BEGIN

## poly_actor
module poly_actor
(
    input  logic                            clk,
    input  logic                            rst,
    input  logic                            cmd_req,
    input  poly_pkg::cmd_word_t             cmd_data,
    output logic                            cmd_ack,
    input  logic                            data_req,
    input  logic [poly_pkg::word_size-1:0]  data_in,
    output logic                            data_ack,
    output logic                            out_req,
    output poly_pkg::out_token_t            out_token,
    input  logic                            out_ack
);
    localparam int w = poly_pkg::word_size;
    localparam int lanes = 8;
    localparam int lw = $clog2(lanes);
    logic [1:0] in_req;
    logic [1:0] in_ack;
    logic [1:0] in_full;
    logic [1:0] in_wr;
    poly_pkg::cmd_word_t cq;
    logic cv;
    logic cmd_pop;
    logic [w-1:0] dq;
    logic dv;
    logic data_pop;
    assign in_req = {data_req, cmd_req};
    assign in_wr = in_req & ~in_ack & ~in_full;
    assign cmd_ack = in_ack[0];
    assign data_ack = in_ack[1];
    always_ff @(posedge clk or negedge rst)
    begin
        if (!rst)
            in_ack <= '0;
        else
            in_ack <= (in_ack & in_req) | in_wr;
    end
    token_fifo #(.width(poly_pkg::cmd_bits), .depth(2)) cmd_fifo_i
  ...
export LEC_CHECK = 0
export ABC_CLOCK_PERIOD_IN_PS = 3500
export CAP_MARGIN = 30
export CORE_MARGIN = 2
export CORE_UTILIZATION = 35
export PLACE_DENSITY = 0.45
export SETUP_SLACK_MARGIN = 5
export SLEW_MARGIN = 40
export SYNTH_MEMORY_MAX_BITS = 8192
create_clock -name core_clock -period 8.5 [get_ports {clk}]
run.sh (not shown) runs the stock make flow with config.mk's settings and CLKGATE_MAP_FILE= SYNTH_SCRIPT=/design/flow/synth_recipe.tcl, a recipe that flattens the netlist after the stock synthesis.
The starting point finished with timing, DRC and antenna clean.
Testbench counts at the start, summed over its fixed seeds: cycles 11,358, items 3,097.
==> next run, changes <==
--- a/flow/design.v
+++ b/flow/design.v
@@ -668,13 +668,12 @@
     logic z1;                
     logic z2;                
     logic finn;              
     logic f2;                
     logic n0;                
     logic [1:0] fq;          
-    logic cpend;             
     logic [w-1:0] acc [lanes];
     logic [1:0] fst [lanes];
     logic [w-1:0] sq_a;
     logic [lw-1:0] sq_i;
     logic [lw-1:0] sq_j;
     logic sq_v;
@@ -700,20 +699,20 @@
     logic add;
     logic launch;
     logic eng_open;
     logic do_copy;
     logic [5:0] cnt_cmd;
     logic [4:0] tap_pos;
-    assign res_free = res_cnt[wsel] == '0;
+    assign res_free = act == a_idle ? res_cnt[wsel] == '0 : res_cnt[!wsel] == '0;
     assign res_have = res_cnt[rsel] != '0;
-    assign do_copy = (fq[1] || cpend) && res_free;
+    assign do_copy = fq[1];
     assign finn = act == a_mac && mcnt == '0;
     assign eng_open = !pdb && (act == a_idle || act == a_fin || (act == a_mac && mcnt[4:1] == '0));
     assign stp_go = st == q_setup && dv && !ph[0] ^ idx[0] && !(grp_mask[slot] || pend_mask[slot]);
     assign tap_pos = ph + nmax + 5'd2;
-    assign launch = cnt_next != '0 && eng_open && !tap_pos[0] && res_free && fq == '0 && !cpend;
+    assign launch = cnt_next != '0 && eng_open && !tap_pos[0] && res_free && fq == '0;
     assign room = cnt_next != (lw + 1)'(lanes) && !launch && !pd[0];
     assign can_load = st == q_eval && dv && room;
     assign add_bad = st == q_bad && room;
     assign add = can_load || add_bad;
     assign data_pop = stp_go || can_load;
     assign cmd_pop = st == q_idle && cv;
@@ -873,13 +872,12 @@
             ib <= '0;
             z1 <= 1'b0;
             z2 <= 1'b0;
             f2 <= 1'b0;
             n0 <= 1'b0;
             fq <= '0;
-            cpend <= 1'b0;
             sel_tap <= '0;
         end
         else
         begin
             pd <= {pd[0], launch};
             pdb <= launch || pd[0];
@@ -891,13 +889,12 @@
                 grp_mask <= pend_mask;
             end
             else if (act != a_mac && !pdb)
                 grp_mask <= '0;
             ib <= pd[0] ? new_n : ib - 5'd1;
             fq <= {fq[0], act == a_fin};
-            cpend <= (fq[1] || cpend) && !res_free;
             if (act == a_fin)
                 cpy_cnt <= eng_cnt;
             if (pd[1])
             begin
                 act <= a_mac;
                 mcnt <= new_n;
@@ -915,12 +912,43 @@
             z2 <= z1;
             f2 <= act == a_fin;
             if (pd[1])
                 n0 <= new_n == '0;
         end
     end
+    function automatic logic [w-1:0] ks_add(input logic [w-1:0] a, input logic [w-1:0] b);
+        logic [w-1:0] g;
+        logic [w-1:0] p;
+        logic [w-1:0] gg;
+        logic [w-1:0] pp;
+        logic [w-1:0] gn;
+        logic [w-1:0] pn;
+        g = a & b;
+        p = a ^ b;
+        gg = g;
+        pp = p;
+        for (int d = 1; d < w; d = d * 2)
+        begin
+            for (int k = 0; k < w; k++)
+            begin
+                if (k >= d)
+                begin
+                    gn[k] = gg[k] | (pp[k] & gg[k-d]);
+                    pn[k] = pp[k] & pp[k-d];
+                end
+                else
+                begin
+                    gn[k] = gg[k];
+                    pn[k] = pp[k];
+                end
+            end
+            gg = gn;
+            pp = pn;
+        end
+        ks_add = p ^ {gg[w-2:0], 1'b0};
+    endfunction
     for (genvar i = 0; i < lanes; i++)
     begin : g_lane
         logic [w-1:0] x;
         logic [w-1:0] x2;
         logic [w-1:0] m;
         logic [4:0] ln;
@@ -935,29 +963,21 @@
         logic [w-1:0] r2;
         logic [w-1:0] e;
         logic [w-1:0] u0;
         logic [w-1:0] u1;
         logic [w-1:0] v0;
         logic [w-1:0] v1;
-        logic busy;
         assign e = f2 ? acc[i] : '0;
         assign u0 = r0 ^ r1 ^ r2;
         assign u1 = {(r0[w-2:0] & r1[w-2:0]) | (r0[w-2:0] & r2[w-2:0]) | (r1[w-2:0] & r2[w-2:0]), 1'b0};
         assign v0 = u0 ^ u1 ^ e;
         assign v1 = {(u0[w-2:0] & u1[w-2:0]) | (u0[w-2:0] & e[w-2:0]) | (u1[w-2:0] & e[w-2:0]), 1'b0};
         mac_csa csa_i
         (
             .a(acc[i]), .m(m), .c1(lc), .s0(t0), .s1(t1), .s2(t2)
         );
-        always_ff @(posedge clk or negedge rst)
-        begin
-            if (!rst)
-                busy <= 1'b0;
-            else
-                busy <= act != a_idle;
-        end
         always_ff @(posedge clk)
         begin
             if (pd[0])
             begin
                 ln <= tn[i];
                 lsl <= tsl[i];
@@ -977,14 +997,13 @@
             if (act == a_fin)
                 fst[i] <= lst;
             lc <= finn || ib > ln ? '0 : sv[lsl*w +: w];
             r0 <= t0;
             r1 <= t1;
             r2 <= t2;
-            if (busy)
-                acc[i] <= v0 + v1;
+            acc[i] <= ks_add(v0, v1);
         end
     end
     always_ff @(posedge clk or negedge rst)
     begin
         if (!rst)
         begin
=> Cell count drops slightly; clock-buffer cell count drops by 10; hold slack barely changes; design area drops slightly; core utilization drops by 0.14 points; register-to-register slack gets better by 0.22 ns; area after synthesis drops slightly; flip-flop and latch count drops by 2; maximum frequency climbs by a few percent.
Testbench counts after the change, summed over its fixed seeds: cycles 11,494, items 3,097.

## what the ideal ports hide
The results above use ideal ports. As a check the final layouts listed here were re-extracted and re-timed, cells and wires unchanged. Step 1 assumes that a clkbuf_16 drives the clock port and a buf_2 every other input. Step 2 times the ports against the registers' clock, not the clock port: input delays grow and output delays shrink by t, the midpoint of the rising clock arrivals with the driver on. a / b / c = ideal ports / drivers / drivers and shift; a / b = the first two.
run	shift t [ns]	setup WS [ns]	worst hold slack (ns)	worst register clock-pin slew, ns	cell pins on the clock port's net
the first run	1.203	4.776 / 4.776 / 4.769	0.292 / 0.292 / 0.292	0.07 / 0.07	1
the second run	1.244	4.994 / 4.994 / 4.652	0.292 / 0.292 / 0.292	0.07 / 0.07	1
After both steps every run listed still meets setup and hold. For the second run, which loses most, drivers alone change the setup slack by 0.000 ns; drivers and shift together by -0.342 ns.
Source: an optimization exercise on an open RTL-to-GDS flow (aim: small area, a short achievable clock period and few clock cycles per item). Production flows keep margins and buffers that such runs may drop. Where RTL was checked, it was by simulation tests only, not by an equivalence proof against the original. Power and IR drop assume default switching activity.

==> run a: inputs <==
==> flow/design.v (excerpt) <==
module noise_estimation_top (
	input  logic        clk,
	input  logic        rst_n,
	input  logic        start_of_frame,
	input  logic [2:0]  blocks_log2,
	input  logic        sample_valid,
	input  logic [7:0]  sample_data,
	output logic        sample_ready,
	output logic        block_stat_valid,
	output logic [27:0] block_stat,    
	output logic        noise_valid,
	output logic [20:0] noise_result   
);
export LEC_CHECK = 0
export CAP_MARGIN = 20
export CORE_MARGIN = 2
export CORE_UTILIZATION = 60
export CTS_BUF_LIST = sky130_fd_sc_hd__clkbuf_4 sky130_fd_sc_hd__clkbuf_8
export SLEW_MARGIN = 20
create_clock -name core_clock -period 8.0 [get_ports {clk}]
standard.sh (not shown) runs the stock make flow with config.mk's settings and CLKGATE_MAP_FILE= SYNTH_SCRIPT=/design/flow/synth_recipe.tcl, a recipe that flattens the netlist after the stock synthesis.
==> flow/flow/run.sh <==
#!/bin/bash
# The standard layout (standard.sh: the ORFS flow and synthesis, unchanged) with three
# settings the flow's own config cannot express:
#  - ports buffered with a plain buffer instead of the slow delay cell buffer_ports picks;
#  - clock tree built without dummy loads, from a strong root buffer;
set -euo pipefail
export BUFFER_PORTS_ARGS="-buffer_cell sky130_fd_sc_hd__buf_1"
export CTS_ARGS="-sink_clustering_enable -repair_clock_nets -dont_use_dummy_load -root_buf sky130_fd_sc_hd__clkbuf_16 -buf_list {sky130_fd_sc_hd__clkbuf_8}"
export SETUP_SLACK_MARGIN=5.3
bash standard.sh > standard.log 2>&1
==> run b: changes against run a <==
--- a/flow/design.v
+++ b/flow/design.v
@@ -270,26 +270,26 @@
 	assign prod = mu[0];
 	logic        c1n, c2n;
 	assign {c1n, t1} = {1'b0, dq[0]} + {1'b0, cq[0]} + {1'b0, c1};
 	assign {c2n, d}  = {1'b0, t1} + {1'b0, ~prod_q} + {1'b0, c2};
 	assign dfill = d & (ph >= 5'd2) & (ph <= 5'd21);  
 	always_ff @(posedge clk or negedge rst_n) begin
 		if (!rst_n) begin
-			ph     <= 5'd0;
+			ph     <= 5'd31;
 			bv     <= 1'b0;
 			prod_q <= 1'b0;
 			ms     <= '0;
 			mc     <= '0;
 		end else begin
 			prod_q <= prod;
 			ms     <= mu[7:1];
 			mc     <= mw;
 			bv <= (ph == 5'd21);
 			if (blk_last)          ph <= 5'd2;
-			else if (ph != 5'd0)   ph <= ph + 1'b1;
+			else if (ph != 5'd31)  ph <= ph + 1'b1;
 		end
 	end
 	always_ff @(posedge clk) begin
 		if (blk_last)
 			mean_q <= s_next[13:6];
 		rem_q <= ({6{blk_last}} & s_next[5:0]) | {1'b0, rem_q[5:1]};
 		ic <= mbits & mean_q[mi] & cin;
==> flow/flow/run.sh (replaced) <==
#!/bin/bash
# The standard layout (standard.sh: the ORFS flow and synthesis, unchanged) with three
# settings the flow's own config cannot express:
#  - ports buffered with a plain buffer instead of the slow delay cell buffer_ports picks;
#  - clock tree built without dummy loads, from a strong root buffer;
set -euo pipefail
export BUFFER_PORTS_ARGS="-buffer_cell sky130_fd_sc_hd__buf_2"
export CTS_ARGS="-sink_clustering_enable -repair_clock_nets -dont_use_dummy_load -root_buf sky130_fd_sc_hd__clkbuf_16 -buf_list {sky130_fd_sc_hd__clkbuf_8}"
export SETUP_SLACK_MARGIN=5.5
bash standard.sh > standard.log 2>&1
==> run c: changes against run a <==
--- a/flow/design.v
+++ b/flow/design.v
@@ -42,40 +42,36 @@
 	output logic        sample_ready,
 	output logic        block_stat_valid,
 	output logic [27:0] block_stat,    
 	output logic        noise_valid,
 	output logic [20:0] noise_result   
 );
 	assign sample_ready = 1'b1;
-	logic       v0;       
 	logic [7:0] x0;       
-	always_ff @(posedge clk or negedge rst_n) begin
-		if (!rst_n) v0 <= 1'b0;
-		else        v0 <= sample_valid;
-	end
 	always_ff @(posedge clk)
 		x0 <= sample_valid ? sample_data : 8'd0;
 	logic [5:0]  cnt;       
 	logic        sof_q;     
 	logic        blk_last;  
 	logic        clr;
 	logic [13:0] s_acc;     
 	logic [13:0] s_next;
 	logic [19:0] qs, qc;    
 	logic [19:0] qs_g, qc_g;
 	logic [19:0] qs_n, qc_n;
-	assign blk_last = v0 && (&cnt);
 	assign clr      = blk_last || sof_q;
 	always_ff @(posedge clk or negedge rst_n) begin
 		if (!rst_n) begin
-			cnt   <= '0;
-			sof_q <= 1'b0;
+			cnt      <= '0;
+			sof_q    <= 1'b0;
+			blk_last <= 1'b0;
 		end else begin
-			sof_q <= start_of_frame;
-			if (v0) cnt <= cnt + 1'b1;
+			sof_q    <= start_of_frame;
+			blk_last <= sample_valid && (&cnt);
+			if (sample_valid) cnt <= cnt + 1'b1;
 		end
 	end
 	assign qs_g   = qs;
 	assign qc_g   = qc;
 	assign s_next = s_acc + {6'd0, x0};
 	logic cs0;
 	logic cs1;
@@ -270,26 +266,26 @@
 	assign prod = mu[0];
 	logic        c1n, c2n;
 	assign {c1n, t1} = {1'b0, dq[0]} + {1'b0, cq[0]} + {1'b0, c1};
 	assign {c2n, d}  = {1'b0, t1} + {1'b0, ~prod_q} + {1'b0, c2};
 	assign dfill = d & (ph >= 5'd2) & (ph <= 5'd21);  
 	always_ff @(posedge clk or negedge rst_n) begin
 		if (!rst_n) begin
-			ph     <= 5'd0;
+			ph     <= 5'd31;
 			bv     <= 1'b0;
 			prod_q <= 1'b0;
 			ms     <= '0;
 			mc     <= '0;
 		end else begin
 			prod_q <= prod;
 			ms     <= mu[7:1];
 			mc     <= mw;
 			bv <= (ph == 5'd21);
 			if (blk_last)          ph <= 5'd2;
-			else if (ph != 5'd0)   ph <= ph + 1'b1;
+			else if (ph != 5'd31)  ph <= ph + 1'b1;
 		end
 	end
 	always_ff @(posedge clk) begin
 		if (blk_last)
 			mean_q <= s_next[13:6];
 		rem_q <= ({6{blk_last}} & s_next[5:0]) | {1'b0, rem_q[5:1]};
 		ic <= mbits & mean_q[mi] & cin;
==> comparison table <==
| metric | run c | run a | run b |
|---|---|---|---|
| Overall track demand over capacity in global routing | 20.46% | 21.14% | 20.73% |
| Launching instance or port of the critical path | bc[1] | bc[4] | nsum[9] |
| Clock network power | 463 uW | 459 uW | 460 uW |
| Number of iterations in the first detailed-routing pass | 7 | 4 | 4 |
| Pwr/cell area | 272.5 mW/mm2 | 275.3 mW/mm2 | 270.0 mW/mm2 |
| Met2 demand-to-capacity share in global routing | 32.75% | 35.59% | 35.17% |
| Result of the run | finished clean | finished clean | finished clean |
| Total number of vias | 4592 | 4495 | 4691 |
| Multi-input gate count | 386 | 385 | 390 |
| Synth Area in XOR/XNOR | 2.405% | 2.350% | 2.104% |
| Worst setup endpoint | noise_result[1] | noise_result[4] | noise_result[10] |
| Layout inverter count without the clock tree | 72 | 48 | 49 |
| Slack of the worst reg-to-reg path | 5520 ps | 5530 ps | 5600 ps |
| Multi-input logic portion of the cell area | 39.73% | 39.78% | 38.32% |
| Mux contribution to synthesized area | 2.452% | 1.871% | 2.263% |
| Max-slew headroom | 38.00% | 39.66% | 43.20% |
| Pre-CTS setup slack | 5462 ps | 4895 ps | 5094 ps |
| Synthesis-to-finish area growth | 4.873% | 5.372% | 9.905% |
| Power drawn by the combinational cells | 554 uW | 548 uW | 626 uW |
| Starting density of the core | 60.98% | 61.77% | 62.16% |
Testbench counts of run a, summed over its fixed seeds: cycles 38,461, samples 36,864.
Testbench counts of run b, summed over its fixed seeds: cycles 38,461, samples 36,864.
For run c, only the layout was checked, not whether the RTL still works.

END

Your answer should consist only of the lines above between the line holding "cpend <= 1'b0;" and the line holding "cpy_cnt <= eng_cnt;", inclusive, each transcribed exactly.

-            cpend <= 1'b0;
             sel_tap <= '0;
         end
         else
         begin
             pd <= {pd[0], launch};
             pdb <= launch || pd[0];
@@ -891,13 +889,12 @@
                 grp_mask <= pend_mask;
             end
             else if (act != a_mac && !pdb)
                 grp_mask <= '0;
             ib <= pd[0] ? new_n : ib - 5'd1;
             fq <= {fq[0], act == a_fin};
-            cpend <= (fq[1] || cpend) && !res_free;
             if (act == a_fin)
                 cpy_cnt <= eng_cnt;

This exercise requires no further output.